E. coli DH10B cells containing original UBER and mKate2 had detectable fluorescence (Figure 9). However, no fluorescence over background was measured for the modified UBER. A similar trend was observed for S. oneidensis. The opposite was observed in P. putida: modified UBER resulted in high mKate2 fluorescence while no fluorescence was detected for the original UBER. We suggest that inconsistencies in the expression levels may be due to heterogeneity of cell populations: when cells containing the orthogonal transcription system are plated on LB agar plates, both fluorescence and non-fluorescent colonies are observed. Future work will involve investigating this problem (one potential cause may be recombination within our circuit).

Orthogonal Translation

To identify an orthogonal 16S rRNA sequence that is likely to work across most of the strains used in our project, our team applied our software to the genomes of E. coli, B. subtilis , L. lactis, P. putida, S. oneidensis, S. meliloti, and C. glutamicum. The ASD sequence “AUCAGCAGCAUA” was highly ranked for all bacteria except B. subtilis, so we decided to use it to create a “universal” orthogonal ribosome construct. The wild-type E. coli 16S rRNA was mutated to incorporate the altered anti Shine-Dalgarno sequence, and constructs shown in Figure 10 were built to test the function of orthogonal ribosomes in E. coli.

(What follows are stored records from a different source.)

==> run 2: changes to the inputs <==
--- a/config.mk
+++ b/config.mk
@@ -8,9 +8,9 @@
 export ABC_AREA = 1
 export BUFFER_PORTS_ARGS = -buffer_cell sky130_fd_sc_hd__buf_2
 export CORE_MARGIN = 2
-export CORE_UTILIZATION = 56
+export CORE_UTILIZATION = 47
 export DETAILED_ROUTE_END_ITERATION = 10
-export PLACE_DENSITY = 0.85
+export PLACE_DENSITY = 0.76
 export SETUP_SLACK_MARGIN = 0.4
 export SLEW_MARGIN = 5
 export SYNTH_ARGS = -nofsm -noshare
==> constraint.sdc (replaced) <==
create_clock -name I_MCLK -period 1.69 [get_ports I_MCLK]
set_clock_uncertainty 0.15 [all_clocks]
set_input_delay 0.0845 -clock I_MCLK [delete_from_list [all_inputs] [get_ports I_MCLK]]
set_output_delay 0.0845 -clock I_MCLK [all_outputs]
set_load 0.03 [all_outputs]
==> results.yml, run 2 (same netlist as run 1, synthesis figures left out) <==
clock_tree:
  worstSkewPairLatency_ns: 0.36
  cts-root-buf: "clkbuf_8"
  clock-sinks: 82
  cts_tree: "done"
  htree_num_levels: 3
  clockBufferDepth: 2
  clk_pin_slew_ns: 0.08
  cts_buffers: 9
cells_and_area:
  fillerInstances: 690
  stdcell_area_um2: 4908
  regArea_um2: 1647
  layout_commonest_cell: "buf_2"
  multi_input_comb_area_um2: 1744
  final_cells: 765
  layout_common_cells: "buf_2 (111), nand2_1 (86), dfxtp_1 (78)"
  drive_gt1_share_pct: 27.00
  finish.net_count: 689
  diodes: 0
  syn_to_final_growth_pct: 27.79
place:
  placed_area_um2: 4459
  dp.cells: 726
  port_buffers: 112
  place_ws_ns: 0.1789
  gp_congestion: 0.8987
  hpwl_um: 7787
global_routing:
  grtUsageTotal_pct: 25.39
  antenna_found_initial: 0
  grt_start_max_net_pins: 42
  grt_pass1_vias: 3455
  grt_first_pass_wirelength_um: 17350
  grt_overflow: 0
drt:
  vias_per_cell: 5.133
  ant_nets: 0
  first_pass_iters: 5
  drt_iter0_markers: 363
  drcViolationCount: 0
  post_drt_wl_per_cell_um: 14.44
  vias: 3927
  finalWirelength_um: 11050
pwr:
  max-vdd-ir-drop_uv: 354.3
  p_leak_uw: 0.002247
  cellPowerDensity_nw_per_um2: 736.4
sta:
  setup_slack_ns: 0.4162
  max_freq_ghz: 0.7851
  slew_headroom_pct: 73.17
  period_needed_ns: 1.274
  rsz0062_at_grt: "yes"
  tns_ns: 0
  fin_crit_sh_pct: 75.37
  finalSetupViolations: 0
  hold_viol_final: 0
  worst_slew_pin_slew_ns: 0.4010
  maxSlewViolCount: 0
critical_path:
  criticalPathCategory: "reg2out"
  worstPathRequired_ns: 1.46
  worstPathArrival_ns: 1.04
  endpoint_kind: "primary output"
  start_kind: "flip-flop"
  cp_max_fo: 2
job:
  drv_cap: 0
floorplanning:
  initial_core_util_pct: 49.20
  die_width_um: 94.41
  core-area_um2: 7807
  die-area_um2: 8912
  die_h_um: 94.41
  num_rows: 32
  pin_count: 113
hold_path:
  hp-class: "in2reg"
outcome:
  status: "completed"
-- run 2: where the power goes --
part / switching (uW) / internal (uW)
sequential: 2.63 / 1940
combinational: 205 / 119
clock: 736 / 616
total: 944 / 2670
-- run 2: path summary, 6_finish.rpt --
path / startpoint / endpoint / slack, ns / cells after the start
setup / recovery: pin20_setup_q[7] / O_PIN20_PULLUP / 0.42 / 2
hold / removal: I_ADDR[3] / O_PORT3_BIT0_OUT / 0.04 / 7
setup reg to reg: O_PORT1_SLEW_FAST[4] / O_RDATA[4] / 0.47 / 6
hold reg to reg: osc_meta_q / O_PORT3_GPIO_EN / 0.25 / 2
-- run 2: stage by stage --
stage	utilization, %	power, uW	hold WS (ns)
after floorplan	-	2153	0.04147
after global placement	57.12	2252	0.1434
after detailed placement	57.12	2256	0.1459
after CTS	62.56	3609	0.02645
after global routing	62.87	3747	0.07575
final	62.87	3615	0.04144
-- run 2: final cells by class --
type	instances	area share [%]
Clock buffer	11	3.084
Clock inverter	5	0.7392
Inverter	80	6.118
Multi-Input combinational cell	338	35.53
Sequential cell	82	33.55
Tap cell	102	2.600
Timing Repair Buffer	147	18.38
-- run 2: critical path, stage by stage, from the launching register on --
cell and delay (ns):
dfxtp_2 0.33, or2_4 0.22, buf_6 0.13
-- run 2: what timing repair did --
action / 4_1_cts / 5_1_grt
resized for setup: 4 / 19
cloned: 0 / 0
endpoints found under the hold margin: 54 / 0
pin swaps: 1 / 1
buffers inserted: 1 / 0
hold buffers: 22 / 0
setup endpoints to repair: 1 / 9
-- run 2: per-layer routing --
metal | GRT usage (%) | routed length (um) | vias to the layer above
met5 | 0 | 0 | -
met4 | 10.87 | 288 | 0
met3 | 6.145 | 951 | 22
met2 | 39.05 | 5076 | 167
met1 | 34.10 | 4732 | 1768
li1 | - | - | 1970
**config.mk**
```make
export PLATFORM = sky130hd
export DESIGN_NAME = iod_decoder
export DESIGN_NICKNAME = d
export VERILOG_FILES = /design/src/logic/iod_pkg.sv /design/src/logic/iod_decoder.sv /design/src/logic/iod_reg_imm_dec.sv
export SDC_FILE = /design/constraint.sdc
export NUM_CORES = 1
export LEC_CHECK = 0
export ABC_AREA = 0
export BUFFER_PORTS_ARGS = -buffer_cell sky130_fd_sc_hd__buf_2
export CORE_MARGIN = 2
export CORE_UTILIZATION = 49
export DETAILED_ROUTE_END_ITERATION = 8
export GPL_ROUTABILITY_DRIVEN = 0
export PLACE_DENSITY = 0.91
export SYNTH_ARGS = -nofsm -noshare
export SYNTH_HDL_FRONTEND = slang
export SYNTH_HIERARCHICAL = 1
export SYNTH_SLANG_ARGS = --single-unit
```
**constraint.sdc**
```tcl
create_clock -name i_clk -period 1.2 [get_ports i_clk]
set_clock_uncertainty 0.2 [all_clocks]
set_input_delay 0.18 -clock i_clk [delete_from_list [all_inputs] [get_ports i_clk]]
set_output_delay 0.18 -clock i_clk [all_outputs]
set_load 0.02 [all_outputs]
```
[src/shared/otf_pkg.sv]
// Package for the over-temperature fault response block
`default_nettype none
package otf_pkg;
   // Register command codes
   localparam logic [7:0] REG_TRIP_THRESHOLD = 8'h4F;
   localparam logic [7:0] REG_REACTION_CFG   = 8'h50;
   localparam logic [7:0] REG_STATUS         = 8'hE0;
   // Reset values
   localparam logic [15:0] TRIP_RESET = 16'h0000;
   localparam logic [7:0]  CFG_RESET  = 8'h00;
   // Config field positions
   localparam int RESP_HI  = 7;
   localparam int RESP_LO  = 6;
   localparam int RETRY_HI = 5;
   localparam int RETRY_LO = 3;
   localparam int DELAY_HI = 2;
   localparam int DELAY_LO = 0;
   // Response codes
   localparam logic [1:0] RESP_IGNORE   = 2'h0;
   localparam logic [1:0] RESP_DELAYED  = 2'h1;
   localparam logic [1:0] RESP_DISABLE  = 2'h2;
   localparam logic [1:0] RESP_LATCHOFF = 2'h3;
   // Retry codes
   localparam logic [2:0] RETRY_NONE    = 3'h0;
   localparam logic [2:0] RETRY_FOREVER = 3'h7;
   // Delay unit counter width
   localparam int UNIT_W  = 16;
   localparam int TICKS_W = 8;

   // Decoded configuration
   typedef struct packed {
      logic [1:0] resp;
      logic [2:0] retries;
      logic [2:0] delay;
   } otf_cfg_t;

   // Register write/read bus
   typedef struct packed {
      logic       wr;
      logic       rd;
      logic [7:0] cmd;
      logic [15:0] wdata;
   } otf_req_t;
endpackage : otf_pkg
`default_nettype wire

[src/hdl/otf_delay_timer.sv]
// Delay timer counting 2**n units of a programmable length
`timescale 1ns/1ps
`default_nettype none
module otf_delay_timer #(
   parameter int UNIT_W = otf_pkg::UNIT_W
) (
   input  wire logic              clk,
   input  wire logic              arst_n,
   input  wire logic              start,
   input  wire logic [2:0]        exp_sel,
   input  wire logic [UNIT_W-1:0] unit_cycles,
   output logic                   done
);
   logic [UNIT_W-1:0]          unit_cnt_r;
   logic [otf_pkg::TICKS_W:0]  units_left_r;
   logic                       run_r;

   // Unit prescaler and remaining-unit count; start restarts the timer
   always_ff @(posedge clk or negedge arst_n) begin
      if (!arst_n) begin
         unit_cnt_r   <= '0;
         units_left_r <= '0;
         run_r        <= 1'b0;
      end else if (start) begin
         unit_cnt_r   <= '0;
         units_left_r <= (otf_pkg::TICKS_W+1)'(1) << exp_sel;
         run_r        <= 1'b1;
      end else if (run_r) begin
         if (unit_cnt_r + UNIT_W'(1) >= unit_cycles) begin
            unit_cnt_r   <= '0;
            units_left_r <= units_left_r - (otf_pkg::TICKS_W+1)'(1);
            if (units_left_r == (otf_pkg::TICKS_W+1)'(1)) begin
               run_r <= 1'b0;
            end
         end else begin
            unit_cnt_r <= unit_cnt_r + UNIT_W'(1);
         end
      end
   end

   // One-cycle pulse when the last unit ends
   assign done = run_r && (unit_cnt_r + UNIT_W'(1) >= unit_cycles)
                 && (units_left_r == (otf_pkg::TICKS_W+1)'(1));
endmodule // otf_delay_timer
`default_nettype wire

[src/hdl/otf_fault_response.sv]
// Over-temperature fault detection and response state machine
// Behaviour
// - Holds 16-bit linear-format trip threshold
// - Response 00 keeps output running
// - Response 01 runs for delay, then retries
// - Response 10 disables at once, then retries
// - Response 11 latches off until cleared
// - Clear by bit, command, reset, off-on
// - Retry 000 means no restart
// - Retry 1..6 attempts, then stay off
// - Attempts spaced by decoded delay time
// - Retry 111 restarts until off or fault
// - Delay field decodes as two-power units
// - Delay shared; unit length from input
`timescale 1ns/1ps
`default_nettype none
module otf_fault_response #(
   parameter int UNIT_W = otf_pkg::UNIT_W
) (
   input  wire logic              CLK,
   input  wire logic              ARST_N,
   input  wire otf_pkg::otf_req_t REQ,
   output logic [15:0]            RDATA,
   input  wire logic [15:0]       TEMP,
   input  wire logic              TEMP_SIGNED,
   input  wire logic              CLEAR_FAULTS,
   input  wire logic              CLEAR_FAULT_BIT,
   input  wire logic              OUTPUT_ON_CMD,
   input  wire logic              OTHER_FAULT,
   input  wire logic [UNIT_W-1:0] DELAY_UNIT_CYCLES,
   output logic                   OUTPUT_ENABLE,
   output logic                   FAULT_FLAG,
   output logic                   TEMP_OVER
);
   typedef enum logic [5:0] {
      ST_RUN     = 6'b000001,
      ST_GRACE   = 6'b000010,
      ST_WAIT    = 6'b000100,
      ST_RETRY   = 6'b001000,
      ST_LATCHED = 6'b010000,
      ST_OFF     = 6'b100000
   } otf_state_t;

   otf_state_t        state_r, state_nxt;
   logic [15:0]       trip_r;
   otf_pkg::otf_cfg_t cfg_r;
   logic [2:0]        tries_r, tries_nxt;
   logic              fault_r;
   logic              on_cmd_q_r;
   logic              over_temp;
   logic              clear_evt;
   logic              tmr_start;
   logic              tmr_done;
   logic              retry_left;

   // Signed compare of linear values; both share one exponent here
   function automatic logic exceeds(input logic [15:0] t,
                                     input logic [15:0] lim);
      exceeds = $signed(t) > $signed(lim);
   endfunction

   assign over_temp = TEMP_SIGNED ? exceeds(TEMP, trip_r) :
                      (TEMP > trip_r);
   assign TEMP_OVER = over_temp;

   assign clear_evt = CLEAR_FAULTS || CLEAR_FAULT_BIT ||
                      (OUTPUT_ON_CMD && !on_cmd_q_r);

   assign retry_left = (cfg_r.retries == otf_pkg::RETRY_FOREVER) ||
                       (tries_r < cfg_r.retries);

   // Register writes
   always_ff @(posedge CLK or negedge ARST_N) begin
      if (!ARST_N) begin
         trip_r <= otf_pkg::TRIP_RESET;
         cfg_r  <= otf_pkg::CFG_RESET;
      end else if (REQ.wr) begin
         if (REQ.cmd == otf_pkg::REG_TRIP_THRESHOLD) begin
            trip_r <= REQ.wdata;
         end else if (REQ.cmd == otf_pkg::REG_REACTION_CFG) begin
            cfg_r <= REQ.wdata[7:0];
         end
      end
   end

   // Read data from flops; unknown codes read zero
   always_ff @(posedge CLK or negedge ARST_N) begin
      if (!ARST_N) begin
         RDATA <= '0;
      end else if (REQ.rd) begin
         if (REQ.cmd == otf_pkg::REG_TRIP_THRESHOLD) begin
            RDATA <= trip_r;
         end else if (REQ.cmd == otf_pkg::REG_REACTION_CFG) begin
            RDATA <= {8'h00, cfg_r};
         end else if (REQ.cmd == otf_pkg::REG_STATUS) begin
            RDATA <= {10'h000, state_r};
         end else begin
            RDATA <= '0;
         end
      end
   end

   // Edge memory of the on command
   always_ff @(posedge CLK or negedge ARST_N) begin
      if (!ARST_N) begin
         on_cmd_q_r <= 1'b0;
      end else begin
         on_cmd_q_r <= OUTPUT_ON_CMD;
      end
   end

   // one timer for grace and spacing
   otf_delay_timer #(.UNIT_W(UNIT_W)) u_timer (
      .clk         (CLK),
      .arst_n      (ARST_N),
      .start       (tmr_start),
      .exp_sel     (cfg_r.delay),
      .unit_cycles (DELAY_UNIT_CYCLES),
      .done        (tmr_done)
   );

   // Response state machine
   always_comb begin
      state_nxt = state_r;
      tries_nxt = tries_r;
      tmr_start = 1'b0;
      case (state_r)
         ST_RUN: begin
            tries_nxt = '0;
            if (over_temp) begin
               case (cfg_r.resp)
                  otf_pkg::RESP_IGNORE: state_nxt = ST_RUN;
                  otf_pkg::RESP_DELAYED: begin
                     state_nxt = ST_GRACE;
                     tmr_start = 1'b1;
                  end
                  otf_pkg::RESP_DISABLE: begin
                     state_nxt = (cfg_r.retries == otf_pkg::RETRY_NONE)
                                 ? ST_LATCHED : ST_WAIT;
                     tmr_start = 1'b1;
                  end
                  default: state_nxt = ST_LATCHED;
               endcase
            end
         end
         ST_GRACE: begin
            if (!over_temp) begin
               state_nxt = ST_RUN;
            end else if (tmr_done) begin
               if (cfg_r.retries == otf_pkg::RETRY_NONE) begin
                  state_nxt = ST_LATCHED;
               end else begin
                  state_nxt = ST_WAIT;
                  tmr_start = 1'b1;
               end
            end
         end
         ST_WAIT: begin
            if (tmr_done) begin
               if (retry_left) begin
                  state_nxt = ST_RETRY;
                  tries_nxt = tries_r + 3'h1;
               end else begin
                  state_nxt = ST_LATCHED;
               end
            end
         end
         ST_RETRY: begin
            // Restart attempt: fails if still hot
            if (over_temp) begin
               state_nxt = retry_left ? ST_WAIT : ST_LATCHED;
               tmr_start = retry_left;
            end else begin
               state_nxt = ST_RUN;
            end
         end
         ST_LATCHED: state_nxt = ST_LATCHED;
         default: state_nxt = ST_OFF;
      endcase
      // other fault or off command stops
      if (OTHER_FAULT || !OUTPUT_ON_CMD) begin
         state_nxt = ST_OFF;
      end
      if (clear_evt && (state_r == ST_LATCHED || state_r == ST_OFF ||
                        state_r == ST_WAIT || state_r == ST_RETRY)) begin
         state_nxt = (OUTPUT_ON_CMD && !OTHER_FAULT) ? ST_RUN : ST_OFF;
      end
      if (state_r == ST_OFF && OUTPUT_ON_CMD && !OTHER_FAULT &&
          on_cmd_q_r) begin
         state_nxt = ST_OFF;
      end
   end

   // State and attempt counter
   always_ff @(posedge CLK or negedge ARST_N) begin
      if (!ARST_N) begin
         state_r <= ST_OFF;
         tries_r <= '0;
      end else begin
         state_r <= state_nxt;
         tries_r <= (state_nxt == ST_RUN) ? 3'h0 : tries_nxt;
      end
   end

   // Output enable and sticky fault flag; set wins over clear
   always_ff @(posedge CLK or negedge ARST_N) begin
      if (!ARST_N) begin
         OUTPUT_ENABLE <= 1'b0;
         fault_r       <= 1'b0;
      end else begin
         OUTPUT_ENABLE <= (state_nxt == ST_RUN) ||
                          (state_nxt == ST_GRACE) ||
                          (state_nxt == ST_RETRY);
         if (over_temp && cfg_r.resp != otf_pkg::RESP_IGNORE) begin
            fault_r <= 1'b1;
         end else if (clear_evt) begin
            fault_r <= 1'b0;
         end
      end
   end
   assign FAULT_FLAG = fault_r;
endmodule // otf_fault_response
`default_nettype wire
[config.mk]
export PLATFORM = sky130hd
export DESIGN_NAME = rotiu_top
export DESIGN_NICKNAME = d
export VERILOG_FILES = /design/src/rotiu_pkg.sv /design/src/rotiu_shifter.sv /design/src/rotiu_top.sv
export SDC_FILE = /design/constraint.sdc
export NUM_CORES = 1
export LEC_CHECK = 0
export BUFFER_PORTS_ARGS = -buffer_cell sky130_fd_sc_hd__buf_2
export CAP_MARGIN = 20
export CORE_MARGIN = 4
export CORE_UTILIZATION = 40
export CTS_BUF_LIST = sky130_fd_sc_hd__clkbuf_16
export DETAILED_ROUTE_END_ITERATION = 12
export GPL_ROUTABILITY_DRIVEN = 0
export SLEW_MARGIN = 20
export SYNTH_ARGS = -nofsm -noshare
export SYNTH_HDL_FRONTEND = slang
export SYNTH_HIERARCHICAL = 1
export SYNTH_SLANG_ARGS = --single-unit
[constraint.sdc]
create_clock -name CLK_SYS -period 1.37 [get_ports CLK_SYS]
set_clock_uncertainty 0.1 [all_clocks]
set_input_delay 0.274 -clock CLK_SYS [delete_from_list [all_inputs] [get_ports CLK_SYS]]
set_output_delay 0.274 -clock CLK_SYS [all_outputs]
set_load 0.05 [all_outputs]
[src/rotiu_pkg.sv]
// Overview of operation
// - rotate left to working: operand left, bit 7 into bit 0, carry kept
// - rotate left through carry in memory: old carry to bit 0, bit 7 to carry
// - rotate left through carry to working: result to working, carry from bit 7
// - rotate right in memory: bit 0 into bit 7, no flag changes
// - rotate right to working: bit 0 into bit 7, flags unchanged
// - rotate right through carry in memory: old carry to bit 7, bit 0 to carry
// - variants writing working register never write data memory back
package rotiu_pkg;
  localparam int ROTIU_DW = 8;
  localparam int ROTIU_MSB = 7;
  localparam int ROTIU_LSB = 0;
  localparam logic [7:0] ROTIU_WORK_RST = 8'h00;
  localparam logic ROTIU_CARRY_RST = 1'b0;
  localparam logic ROTIU_ZERO_RST = 1'b0;

  typedef enum logic [2:0] {
    ROTIU_OP_NONE = 3'b000,
    ROTIU_OP_LEFT_WORK = 3'b001,
    ROTIU_OP_LEFT_CARRY = 3'b010,
    ROTIU_OP_LEFT_CARRY_WORK = 3'b011,
    ROTIU_OP_RIGHT = 3'b100,
    ROTIU_OP_RIGHT_WORK = 3'b101,
    ROTIU_OP_RIGHT_CARRY = 3'b110,
    ROTIU_OP_LEFT_MEM = 3'b111
  } rotiu_op_t;
endpackage

[src/rotiu_shifter.sv]
`timescale 1ns/10ps
module rotiu_shifter
  import rotiu_pkg::*;
#(
  parameter int DW = ROTIU_DW
) (
  input wire rotiu_op_t op,
  input wire logic [DW-1:0] operand,
  input wire logic carry_in,
  output logic [DW-1:0] result,
  output logic carry_out,
  output logic to_mem,
  output logic to_work,
  output logic carry_we
);
  always_comb begin
    result = operand;
    carry_out = carry_in;
    to_mem = 1'b0;
    to_work = 1'b0;
    carry_we = 1'b0;
    case (op)
      ROTIU_OP_LEFT_WORK: begin
        result = {operand[DW-2:0], operand[DW-1]};
        to_work = 1'b1;
      end
      ROTIU_OP_LEFT_CARRY: begin
        result = {operand[DW-2:0], carry_in};
        carry_out = operand[DW-1];
        to_mem = 1'b1;
        carry_we = 1'b1;
      end
      ROTIU_OP_LEFT_CARRY_WORK: begin
        result = {operand[DW-2:0], carry_in};
        carry_out = operand[DW-1];
        to_work = 1'b1;
        carry_we = 1'b1;
      end
      ROTIU_OP_RIGHT: begin
        result = {operand[ROTIU_LSB], operand[DW-1:1]};
        to_mem = 1'b1;
      end
      ROTIU_OP_RIGHT_WORK: begin
        result = {operand[ROTIU_LSB], operand[DW-1:1]};
        to_work = 1'b1;
      end
      ROTIU_OP_RIGHT_CARRY: begin
        result = {carry_in, operand[DW-1:1]};
        carry_out = operand[ROTIU_LSB];
        to_mem = 1'b1;
        carry_we = 1'b1;
      end
      ROTIU_OP_LEFT_MEM: begin
        result = {operand[DW-2:0], operand[DW-1]};
        to_mem = 1'b1;
      end
      default: begin
        result = operand;
      end
    endcase
  end
endmodule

When the construct containing mKate2 with oRBS (orthogonal ribosome binding site BBa_K2540011) was transformed into E. coli MG1655, no fluorescence over background was detected. However, when mKate2 plasmid was co-transformed with a plasmid expressing orthogonal 16S rRNA, a 100~ fold increase of fluorescence compared to negative control was observed (Figure 11). This demonstrates that only orthogonal ribosomes are able to initiate translation of the mKate2 mRNA.

Conclusion

In the course of our project, we performed characterization of broad host range parts to be used in PORTAL. We identified antibiotic resistance cassette, origin of replication, and regulatory elements which can make PORTAL easily transferable across bacteria. In addition, we separately constructed and characterized orthogonal transcription and orthogonal translation components of PORTAL. Our results demonstrate that orthogonal transcription part needs to be further improved to eliminate inconsistencies in expression across bacteria. Orthogonal translation successfully functions in E. coli, with host ribosome unable to initiate translation of mRNA containing the orthogonal RBS. We submitted modified UBER, broad host range regulatory elements, and oRBS as BioBricks. However, we were not able to submit o16S rRNA since it contains an internal EcoRI cut site.

[1] Chubiz, L. M., & Rao, C. V. (2008). Computational design of orthogonal ribosomes. Nucleic Acids Research, 36(12), 4038–4046.

[2] Kushwaha, M., & Salis, H. M. (2015). A portable expression resource for engineering cross-species genetic circuits and pathways. Nature Communications, 6(1), 7832.